TASK ITEM:
Give back exactly the lines of the material below that start at the line containing "snr meter rtl" and end at the line containing "localparam logic [15:0]", and no others.

INFORMATION PROVIDED:
[src/rtl/snr_and_segmental_snr_meter_top_defines.svh]
// assertion macros shared by the snr meter rtl
`ifndef SNR_AND_SEGMENTAL_SNR_METER_TOP_DEFINES_SVH
`define SNR_AND_SEGMENTAL_SNR_METER_TOP_DEFINES_SVH
// implication checked on every clock, skipped during reset
`define SNR_ASSERT_IMP(label, clk, rst, cond, prop, msg) \
   label: assert property (@(posedge clk) disable iff (rst) (cond) |-> (prop)) \
      else $error(msg);
// next-cycle implication
`define SNR_ASSERT_NEXT(label, clk, rst, cond, prop, msg) \
   label: assert property (@(posedge clk) disable iff (rst) (cond) |=> (prop)) \
      else $error(msg);
`endif

[src/rtl/snrm_pkg.sv]
// shared types, constants and log table for the snr meter
package snrm_pkg;
   localparam int unsigned DbPerOctaveQ16 = 197283;
   localparam logic [15:0] DefaultFrameLength = 16'd256;
   localparam logic [1:0] ModeOverall = 2'd0;
   localparam logic [1:0] ModeAverage = 2'd1;
   localparam logic [1:0] ModeFrame = 2'd2;
   localparam logic [1:0] ModeUnused = 2'd3;
   localparam logic [1:0] StatusOk = 2'd0;
   localparam logic [1:0] StatusNoSignal = 2'd1;
   localparam logic [1:0] StatusNoNoise = 2'd2;
   localparam logic RegFrameLength = 1'b0;
   localparam logic RegOutputMode = 1'b1;

   typedef enum logic [7:0] {
      ST_IDLE = 8'b00000001,
      ST_SQ_CLEAN = 8'b00000010,
      ST_SQ_NOISE = 8'b00000100,
      ST_DECIDE = 8'b00001000,
      ST_LOG = 8'b00010000,
      ST_MUL = 8'b00100000,
      ST_DIV = 8'b01000000,
      ST_OUT = 8'b10000000
   } state_type;

   // request to the divider: numerator magnitude and divisor
   typedef struct packed {
      logic start;
      logic [47:0] num;
      logic [31:0] den;
   } div_req_type;

   typedef struct packed {
      logic busy;
      logic done;
      logic [47:0] quot;
   } div_rsp_type;

   // fractional log2 in q.16 of 1 + (i + 0.5) / 2^bits, squaring method
   function automatic logic [15:0] frac_log2(input int unsigned i, input int unsigned bits);
      logic [63:0] m;
      logic [31:0] r;
      m = ((64'd1 << (bits + 1)) + 64'(2 * i) + 64'd1) << (30 - (bits + 1));
      r = 32'd0;
      for (int k = 0; k < 17; k++) begin
         m = (m * m) >> 30;
         r = r << 1;
         if (m >= (64'd2 << 30)) begin
            r = r | 32'd1;
            m = m >> 1;
         end
      end
      r = (r + 32'd1) >> 1;
      return r[15:0];
   endfunction
endpackage

[src/rtl/snrm_div.sv]
// restoring divider, one quotient bit per cycle
module snrm_div (
   input logic clock,
   input logic reset,
   input snrm_pkg::div_req_type req,
   output snrm_pkg::div_rsp_type rsp
);
   logic [47:0] quot_ff, quot_in;
   logic [48:0] rem_ff, rem_in;
   logic [31:0] den_ff, den_in;
   logic [5:0] cnt_ff, cnt_in;
   logic busy_ff, busy_in, done_ff, done_in;
   logic [48:0] trial;

   always_comb begin
      quot_in = quot_ff;
      rem_in = rem_ff;
      den_in = den_ff;
      cnt_in = cnt_ff;
      busy_in = busy_ff;
      done_in = 1'b0;
      trial = {rem_ff[47:0], quot_ff[47]};
      if (req.start) begin
         quot_in = req.num;
         rem_in = '0;
         den_in = req.den;
         cnt_in = 6'd48;
         busy_in = 1'b1;
      end else if (busy_ff) begin
         if (trial >= {17'd0, den_ff}) begin
            rem_in = trial - {17'd0, den_ff};
            quot_in = {quot_ff[46:0], 1'b1};
         end else begin
            rem_in = trial;
            quot_in = {quot_ff[46:0], 1'b0};
         end
         cnt_in = cnt_ff - 6'd1;
         if (cnt_ff == 6'd1) begin
            busy_in = 1'b0;
            done_in = 1'b1;
         end
      end
   end

   always_ff @(posedge clock) begin
      quot_ff <= quot_in;
      rem_ff <= rem_in;
      den_ff <= den_in;
      if (reset) begin
         cnt_ff <= '0;
         busy_ff <= 1'b0;
         done_ff <= 1'b0;
      end else begin
         cnt_ff <= cnt_in;
         busy_ff <= busy_in;
         done_ff <= done_in;
      end
   end

   assign rsp.busy = busy_ff;
   assign rsp.done = done_ff;
   assign rsp.quot = quot_ff;
endmodule

[config.mk]
export PLATFORM = sky130hd
export DESIGN_NAME = snrm_div
export DESIGN_NICKNAME = d
export VERILOG_FILES = /design/src/rtl/snr_and_segmental_snr_meter_top_defines.svh /design/src/rtl/snrm_pkg.sv /design/src/rtl/snrm_div.sv
export SDC_FILE = /design/constraint.sdc
export NUM_CORES = 1
export LEC_CHECK = 0
export BUFFER_PORTS_ARGS = -buffer_cell sky130_fd_sc_hd__buf_2
export CORE_ASPECT_RATIO = 0.7
export CORE_MARGIN = 3
export CORE_UTILIZATION = 60
export CTS_BUF_LIST = sky130_fd_sc_hd__clkbuf_16
export DETAILED_ROUTE_END_ITERATION = 8
export GPL_TIMING_DRIVEN = 1
export PLACE_DENSITY_LB_ADDON = 0.05
export SETUP_SLACK_MARGIN = 0.3
export SLEW_MARGIN = 20
export SYNTH_ARGS = -nofsm -noshare
export SYNTH_HDL_FRONTEND = slang
export SYNTH_SLANG_ARGS = --single-unit
[constraint.sdc]
create_clock -name clock -period 6.5 [get_ports clock]
set_input_delay 0.325 -clock clock [delete_from_list [all_inputs] [get_ports clock]]
set_output_delay 0.325 -clock clock [all_outputs]
set_load 0.005 [all_outputs]
==> metrics.yaml, run 1 <==
run_status:
  outcome: "finished clean"
floorplan:
  num_io_pins: 133
  fp.dieArea_mm2: 0.0144
  coreArea_mm2: 0.0125
  die_h_um: 101
  placementRows: 34
  dieWidth_um: 142
  initial_utilization: 0.620
yosys:
  ys_seq_area_frac: 0.453
  synth-seq-cells: 136
  synth_area_leader_cell: "edfxtp_1"
  synth_edf_count: 80
  synth.cell_area_mm2: 0.00778
  syn_inst: 763
  synthArstFlopShare: 0
  synth.distinct_cells: 59
  synth.top_cells.by_area: "edfxtp_1 31%, dfxtp_1 14%, mux2_2 6.9%"
  ys.flop_type: "edfxtp_1"
  ys_warn_count: 0
  synth_top_cell_area_share: 0.309
  syn_area_per_cell_um2: 10.2
  synth_nets: 881
worst_setup_path:
  start_kind: "flop"
  cp.required_ns: 6.80
  crit_family: "compound AO/OA/AOI/OAI gates"
  cpMaxStageDelayCell: "nor3_2"
  path_max_fanout: 10
  worstSetupEndpointType: "flop"
  r2r-start: "quot_ff[47]"
  worst_r2r_path_depth: 11
  setup.worst_path.end: "rem_ff[32]"
  cpMostUsedCell: "o31ai_1"
  startpoint: "quot_ff[47]"
  arrival_ns: 4.28
  criticalPathCategory: "flop to flop"
  path_cells: "inv_1, ha_1, fa_1, nand2b_1, a211oi_1, o21bai_1, o31ai_1, a31oi_1, nor3_2, o31ai_1, a311oi_1"
  path_buf_inv: 1
  r2r-end: "rem_ff[32]"
  max_stage_delay_ns: 0.54
  rrSetupSlack_ns: 2.52
  crit_cells: 11
timing:
  rsz0062_at_grt: "false"
  worst_pin_slew_ns: 1.05
  slew_violations: 0
  fmax_ghz: 0.251
  finClkSkew_ns: 0.0130
  post-route-min-period_ns: 3.98
  hold_slack_ns: 0.0809
  final-setup-viol-count: 0
  hold_violations: 0
  timing.final.crit_share: 0.612
  fin_setup_tns_ns: 0
  slew_headroom: 0.300
  fin_ws_ns: 2.52
global_routing:
  grt_max_degree: 95
  antenna_found_initial: 0
  grt_pass1_vias: 6095
  track_usage: 0.253
  grt_remaining_overflow: 0
  grt_pass1_wl_um: 29700
clock_tree:
  clkSlewWorstSetupHoldPaths_ns: 0.07
  numCtsBuffers: 17
  clockBufferDepth: 2
  clock_latency_ns: 0.42
  cts_root_buf: "clkbuf_16"
  clock_sinks: 136
  hold_buffers: 0
  cts_resized: 0
  post_cts_buffers: 0
  cts_tree: "yes"
  htreeDepth: 4
job:
  max-cap-violations: 0
place:
  place_area_mm2: 0.00849
  dp_hpwl_um: 12900
  io_buffers: 132
  gp_congestion: 0.904
  post-place-ws_ns: 2.79
cells_and_area:
  nFillCells: 927
  drive_gt1_frac: 0.257
  final_cell_area_mm2: 0.00907
  area_growth_pct: 16.6
  diodes: 0
  layout.nets: 993
pwr:
  cellPowerDensity_mw_per_mm2: 296
  cellLeakagePower_uw: 0.00366
  switching_share: 0.315
  peakVddDrop_mv: 0.182
  pwr-share-comb: 0.244
  p_switching_uw: 846
  pwr-share-clk: 0.356
  internal_power_uw: 1840
  p_seq_frac: 0.401
routing:
  drt_iter0_drc: 625
  ant_nets: 0
  routedWlPerCell_um: 17.6
  drt-total-wl_um: 18400
  drtPass1Iterations: 5
  vias: 6390
  via_per_inst: 6.09
  drc: 0
min_path:
  worst_hold_path_type: "primary input to flop"
-- metal layers --
| metal | global-route usage | part of all wire | vias up |
|---|---|---|---|
| met5 | 0 | 0 | - |
| met4 | 0.0575 | 0.0094 | 0 |
| met3 | 0.0538 | 0.070 | 21 |
| met2 | 0.389 | 0.46 | 230 |
| met1 | 0.372 | 0.46 | 3074 |
| li1 | - | - | 3065 |
-- worst min-delay path by stage --
stage                          start    endpoint  depth (start not counted)
after floorplan               req[0]   den_ff[0]                          0
after global placement    rem_ff[47]  rem_ff[47]                          2
after detailed placement  rem_ff[28]  rem_ff[28]                          2
after CTS                    req[14]  den_ff[14]                          1
after global routing          req[9]   den_ff[9]                          1
final                        req[19]  den_ff[19]                          1
-- registers in the layout, indices dropped and copies added, names as in the netlist --
| register | flops |
|---|---|
| den_ff | 32 |
| done_ff | 1 |
| busy_ff | 1 |
| quot_ff | 48 |
| cnt_ff | 6 |
| rem_ff | 48 |
-- cells in the final DEF (no fill, tap or decap), drive strengths merged, types with 13 or more instances in the layout --
cell type / count
xnor2: 28
dfxtp: 56
mux2: 48
nor2: 78
inv: 51
buf: 135
nor3: 14
edfxtp: 80
ha: 34
clkbuf: 17
nand2: 38
o21ai: 26
a21oi: 47
a211oi: 38
o31ai: 14
a311oi: 13
mux2i: 28
-- synth_stat cells (5+ instances only) --
cell type and n:
or3_1 7, dfxtp_1 56, a31oi_1 5, mux2i_1 28
o21bai_1 8, nor2b_1 7, a21oi_1 47, a211oi_1 38
xor2_1 11, nand2b_1 11, ha_1 34, a311oi_1 13
mux2_2 48, nand2_1 38, o211ai_1 5, nand3_1 9
edfxtp_1 80, inv_1 42, or2_2 5, clkbuf_1 33
or4_1 12, a21o_1 6, nor3_1 12, nand4_1 7
nor4b_1 5, nor2_1 77, o21ai_0 25, o31ai_1 14
xnor2_1 28
-- power groups by stage --
stage,Combinational [µW],Clock (µW),Sequential (µW)
4_1_cts,646,966,1070
3_5_place_dp,636,0,1090
5_1_grt,723,1010,1080
6_report,654,954,1070
3_3_place_gp,622,0,1080
2_1_floorplan,476,0,1070
-- area by class of cell --
cell class | count | area, µm² | share of cell area
Timing Repair Buffer | 135 | 686 | 0.0756
Sequential cell | 136 | 3520 | 0.388
Multi-Input combinational cell | 543 | 3920 | 0.432
Clock buffer | 17 | 425 | 0.0469
Inverter | 42 | 158 | 0.0174
Clock inverter | 15 | 158 | 0.0174
Tap cell | 162 | 203 | 0.0223
-- per-stage QoR --
stage	cells	power, µW	util
floorplan	763	1550	-
global placement	1018	1710	0.676
detailed placement	1018	1720	0.676
CTS	1050	2690	0.723
global route	1050	2820	0.723
finish	1050	2680	0.723
-- cells by family (layout without fill, tap and decap cells) --
| kind of cell | Yosys count | in the layout | synth area share |
|---|---|---|---|
| flops | 136 | 136 | 0.453 |
| simple gates | 213 | 213 | 0.142 |
| fa+ha+maj | 35 | 35 | 0.0573 |
| compound gates | 180 | 180 | 0.155 |
| mux | 76 | 76 | 0.106 |
| buf+inv | 84 | 209 | 0.0437 |
| xor+xnor | 39 | 39 | 0.0439 |
No activity file was read; power rests on OpenSTA's default activity.
==> run 2: changes to the inputs <==
--- a/config.mk
+++ b/config.mk
@@ -8,7 +8,7 @@
 export BUFFER_PORTS_ARGS = -buffer_cell sky130_fd_sc_hd__buf_2
 export CORE_ASPECT_RATIO = 0.7
 export CORE_MARGIN = 3
-export CORE_UTILIZATION = 60
+export CORE_UTILIZATION = 57
 export CTS_BUF_LIST = sky130_fd_sc_hd__clkbuf_16
 export DETAILED_ROUTE_END_ITERATION = 8
 export GPL_TIMING_DRIVEN = 1
==> constraint.sdc (replaced) <==
create_clock -name clock -period 3.7 [get_ports clock]
set_input_delay 0.185 -clock clock [delete_from_list [all_inputs] [get_ports clock]]
set_output_delay 0.185 -clock clock [all_outputs]
set_load 0.005 [all_outputs]
==> metrics.yaml, run 2 (same netlist as run 1, synthesis figures left out) <==
worst_setup_path:
  cp.required_ns: 4.02
  path_max_fanout: 10
  criticalPathCategory: "flop to flop"
  start_kind: "flop"
  startpoint: "den_ff[7]"
  worstSetupEndpointType: "flop"
  r2r-start: "den_ff[7]"
  arrival_ns: 3.55
place:
  io_buffers: 132
  post-place-ws_ns: 0.324
  dp.cells: 1045
  dp_hpwl_um: 13200
  gp_congestion: 0.918
min_path:
  worst_hold_path_type: "primary input to flop"
  worstHoldStart: "reset"
floorplan:
  placementRows: 35
  num_io_pins: 133
  dieWidth_um: 146
  die_h_um: 104
  coreArea_mm2: 0.0133
  fp.dieArea_mm2: 0.0151
  initial_utilization: 0.586
timing:
  slew_headroom: 0.556
  post-route-min-period_ns: 3.24
  worst_pin_slew_ns: 0.667
  hold_violations: 0
  hold_slack_ns: 0.0409
  fin_ws_ns: 0.461
  rsz0062_at_grt: "true"
  fmax_ghz: 0.309
  timing.final.crit_share: 0.875
  final-setup-viol-count: 0
  slew_violations: 0
  finClkSkew_ns: 0.0132
  fin_setup_tns_ns: 0
run_status:
  outcome: "finished clean"
global_routing:
  track_usage: 0.249
  antenna_found_initial: 0
  grt_pass1_wl_um: 31200
  grt_remaining_overflow: 0
  grt_pass1_vias: 6442
  grt_max_degree: 97
pwr:
  internal_power_uw: 3260
  pwr-share-clk: 0.354
  p_seq_frac: 0.394
  pwr-share-comb: 0.252
  cellLeakagePower_uw: 0.00382
  p_switching_uw: 1500
  switching_share: 0.316
  cellPowerDensity_mw_per_mm2: 501
  peakVddDrop_mv: 0.328
routing:
  vias: 6473
  drt_iter0_drc: 475
  drtPass1Iterations: 7
  drc: 0
  ant_nets: 0
  drt-total-wl_um: 18800
  routedWlPerCell_um: 17.0
  via_per_inst: 5.84
cells_and_area:
  layout.nets: 1029
  most-common-layout-cells: "131 x buf_2, 80 x edfxtp_1, 77 x nor2_1, 55 x dfxtp_1, 48 x mux2_2"
  layoutNonFillerInstCount: 1109
  layout_commonest_cell: "buf_2"
  diodes: 0
  reg.largest.list: "quot_ff: 48 flops, rem_ff: 48 flops, den_ff: 32 flops"
  nFillCells: 1023
  drive_gt1_frac: 0.256
  area_growth_pct: 22.2
clock_tree:
  clkSlewWorstSetupHoldPaths_ns: 0.07
  cts_root_buf: "clkbuf_16"
  numCtsBuffers: 17
  clock_latency_ns: 0.42
  clockBufferDepth: 2
  cts_tree: "yes"
  htreeDepth: 4
  post_cts_buffers: 0
  clock_sinks: 136
job:
  max-cap-violations: 0
[run 2: cell type report]
class	count	area, µm²	area share
Multi-Input combinational cell	543	3950	0.415
Sequential cell	136	3520	0.371
Timing Repair Buffer	171	1060	0.112
Clock buffer	17	425	0.0448
Tap cell	185	231	0.0244
Inverter	42	158	0.0166
Clock inverter	15	156	0.0165
[run 2: worst paths after layout]
| path | to | slack [ns] | cells past startpoint |
|---|---|---|---|
| worst min register to register | rem_ff[47] | 0.50 | 2 |
| worst max register to register | rem_ff[40] | 0.46 | 11 |
| worst min-delay path | cnt_ff[5] | 0.04 | 2 |
| worst max-delay path | rem_ff[40] | 0.46 | 11 |
[run 2: what timing repair did]
item / 4_1_cts / 5_1_grt
hold buffers: 32 / 0
setup endpoints to repair: 2 / 11
gates resized for setup: 1 / 5
endpoints found under the hold margin: 32 / 0
[run 2: power groups by stage]
stage	sequential (µW)	combinational, µW	clock, µW
global placement	1900	1110	0
detailed placement	1900	1140	0
finish	1880	1200	1680
CTS	1870	1180	1710
floorplan	1880	837	0
global route	1890	1330	1790
[run 2: worst max-delay path: stages, from the launching register on]
cell and delay (ns):
edfxtp_1 0.33, inv_1 0.04, ha_1 0.37, a21oi_1 0.27
o21ai_0 0.24, o21bai_1 0.36, o31ai_2 0.12, a31oi_2 0.35
nor3_2 0.07, buf_4 0.17, or4_1 0.50, a311oi_1 0.30
[run 2: through the flow]
| step | power, µW | utilization | instance area (µm²) |
|---|---|---|---|
| 2_1_floorplan | 2720 | - | 7780 |
| 6_report | 4760 | 0.716 | 9510 |
| 3_5_place_dp | 3040 | 0.646 | 8570 |
| 3_3_place_gp | 3010 | 0.646 | 8570 |
| 5_1_grt | 5010 | 0.716 | 9510 |
| 4_1_cts | 4760 | 0.714 | 9480 |
[run 2: per-layer routing]
| metal | up-vias | share of wire | track usage |
|---|---|---|---|
| met5 | - | 0 | 0 |
| met4 | 0 | 0.0086 | 0.0474 |
| met3 | 23 | 0.077 | 0.0713 |
| met2 | 251 | 0.45 | 0.382 |
| met1 | 3066 | 0.47 | 0.357 |
| li1 | 3133 | - | - |
==> run 3: changes to the inputs <==
--- a/config.mk
+++ b/config.mk
@@ -8,7 +8,7 @@
 export BUFFER_PORTS_ARGS = -buffer_cell sky130_fd_sc_hd__buf_2
 export CORE_ASPECT_RATIO = 0.7
 export CORE_MARGIN = 3
-export CORE_UTILIZATION = 57
+export CORE_UTILIZATION = 51
 export CTS_BUF_LIST = sky130_fd_sc_hd__clkbuf_16
 export DETAILED_ROUTE_END_ITERATION = 8
 export GPL_TIMING_DRIVEN = 1
==> constraint.sdc (replaced) <==
create_clock -name clock -period 2.75 [get_ports clock]
set_input_delay 0.1375 -clock clock [delete_from_list [all_inputs] [get_ports clock]]
set_output_delay 0.1375 -clock clock [all_outputs]
set_load 0.005 [all_outputs]
==> metrics.yaml, run 3 (same netlist as run 1, synthesis figures left out) <==
worst_setup_path:
  cp.required_ns: 3.10
  worstSetupEndpointType: "flop"
  path_max_fanout: 8
  start_kind: "flop"
  criticalPathCategory: "flop to flop"
  arrival_ns: 3.17
routing:
  drt-total-wl_um: 22700
  drtPass1Iterations: 5
  routedWlPerCell_um: 18.2
  vias: 7010
  drc: 0
  via_per_inst: 5.63
  ant_nets: 0
  drt_iter0_drc: 554
global_routing:
  grt_pass1_wl_um: 34600
  met3_usage: 0.0637
  grt_max_degree: 76
  grt_use_met2: 0.407
  use_met1: 0.357
  top_usage_layer: "met2"
  grt_remaining_overflow: 0
  track_usage: 0.259
  antenna_found_initial: 0
  grt_pass1_vias: 6770
cells_and_area:
  diodes: 0
  multi_input_area_mm2: 0.00479
  most-common-layout-cells: "131 x buf_2, 84 x buf_4, 80 x edfxtp_1, 73 x nor2_1, 66 x dlygate4sd3_1"
  reg.largest.list: "quot_ff: 48 flops, rem_ff: 48 flops, den_ff: 32 flops"
  seqCellArea_mm2: 0.00353
  layout.nets: 1156
  drive_gt1_frac: 0.425
  layout_commonest_cell: "buf_2"
  area_growth_pct: 48.3
  fin_util: 0.779
  nFillCells: 961
pwr:
  pwr-share-comb: 0.325
  pwr-share-clk: 0.327
  switching_share: 0.314
  cellLeakagePower_uw: 0.00457
  internal_power_uw: 5000
  p_seq_frac: 0.348
  p_switching_uw: 2290
  cellPowerDensity_mw_per_mm2: 631
  peakVddDrop_mv: 0.408
timing:
  worst_pin_slew_ns: 0.600
  timing.final.crit_share: 1.03
  hold_violations: 0
  post-route-min-period_ns: 2.82
  fmax_ghz: 0.354
  fin_ws_ns: -0.0740
  rsz0062_at_grt: "true"
  slew_headroom: 0.600
  final-setup-viol-count: 12
  finClkSkew_ns: 0.0102
  fin_setup_tns_ns: -0.352
  slew_violations: 0
clock_tree:
  htreeDepth: 4
  cts_tree: "yes"
  clock_latency_ns: 0.44
  clock_sinks: 136
  cts_root_buf: "clkbuf_16"
  numCtsBuffers: 17
  clkSlewWorstSetupHoldPaths_ns: 0.06
  clockBufferDepth: 2
place:
  post-place-ws_ns: -0.213
  io_buffers: 132
  dp_hpwl_um: 13500
  gp_congestion: 0.923
floorplan:
  coreArea_mm2: 0.0148
  placementRows: 37
  dieWidth_um: 154
  fp.dieArea_mm2: 0.0168
  die_h_um: 109
  num_io_pins: 133
  initial_utilization: 0.525
min_path:
  worst_hold_path_type: "primary input to flop"
run_status:
  outcome: "finished, violations left"
  violations: "setup timing"
job:
  max-cap-violations: 0
## run 3: changes by cell type in the layout (fill, tap and decap cells not counted), sizes merged
cell         previous run  this run
clkbuf                 17        18
buf                   139       230
dlygate4sd3            32        66
bufinv                  1         3
clkinv                  3         6
inv                    50        46
clkinvlp                3         2
o21ai                  26        27
## run 3: cell type report
type                       count  share of cell area
multi-input combinational    544               0.415
sequential                   136               0.306
timing repair buffer         297               0.192
clock buffer                  17              0.0369
tap                          195              0.0211
clock inverter                15              0.0154
inverter                      42              0.0137
## run 3: final timing paths
kind            endpoint  slack, ns        from  depth (start not counted)
max           rem_ff[24]      -0.07  den_ff[10]                         13
min          quot_ff[32]       0.01     req[64]                          2
max reg2reg   rem_ff[24]      -0.07  den_ff[10]                         13
min reg2reg    rem_ff[3]       0.51   rem_ff[3]                          2
## run 3: timing repair
item                       in CTS  in global routing
setup buffers                  20                  8
gates cloned                    3                  1
setup endpoints to repair      49                 49
pin swaps                      37                 27
hold endpoints to repair       73                  0
resized for setup              93                 59
hold buffers                   66                  0
## run 3: power groups by stage
stage,sequential (µW),combinational (µW),clock [µW]
after CTS,2530,2120,2410
after floorplan,2540,1190,0
final,2540,2370,2380
after global placement,2540,1760,0
after global routing,2560,2550,2530
after detailed placement,2550,1790,0
## run 3: metal layers
| metal | vias up | wire length, µm |
|---|---|---|
| met5 | - | 0 |
| met4 | 0 | 439 |
| met3 | 41 | 1430 |
| met2 | 250 | 10500 |
| met1 | 3336 | 10400 |
| li1 | 3383 | - |
## run 3: critical path, stage by stage (launching register included)
cell and delay, ns:
edfxtp_1 0.34, inv_2 0.05, ha_4 0.34, nand4_1 0.19
nor2_2 0.21, o2111ai_2 0.20, nand3_2 0.13, and4_4 0.28
buf_12 0.12, nor2_4 0.06, buf_12 0.14, buf_16 0.13
a311o_1 0.33, a311oi_2 0.22
## run 3: metrics by stage
| stage | hold slack, ns | instance area [µm²] | std cells | total power [µW] |
|---|---|---|---|---|
| after detailed placement | 0.316 | 9200 | 1116 | 4340 |
| after floorplan | 0.236 | 7950 | 763 | 3730 |
| final | 0.0143 | 11500 | 1246 | 7290 |
| after CTS | 0.000338 | 11200 | 1237 | 7050 |
| after global routing | 0.00240 | 11500 | 1246 | 7630 |
| after global placement | 0.314 | 9200 | 1116 | 4300 |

REPLY TO THE TASK:
// assertion macros shared by the snr meter rtl
`ifndef SNR_AND_SEGMENTAL_SNR_METER_TOP_DEFINES_SVH
`define SNR_AND_SEGMENTAL_SNR_METER_TOP_DEFINES_SVH
// implication checked on every clock, skipped during reset
`define SNR_ASSERT_IMP(label, clk, rst, cond, prop, msg) \
   label: assert property (@(posedge clk) disable iff (rst) (cond) |-> (prop)) \
      else $error(msg);
// next-cycle implication
`define SNR_ASSERT_NEXT(label, clk, rst, cond, prop, msg) \
   label: assert property (@(posedge clk) disable iff (rst) (cond) |=> (prop)) \
      else $error(msg);
`endif

[src/rtl/snrm_pkg.sv]
// shared types, constants and log table for the snr meter
package snrm_pkg;
   localparam int unsigned DbPerOctaveQ16 = 197283;
   localparam logic [15:0] DefaultFrameLength = 16'd256;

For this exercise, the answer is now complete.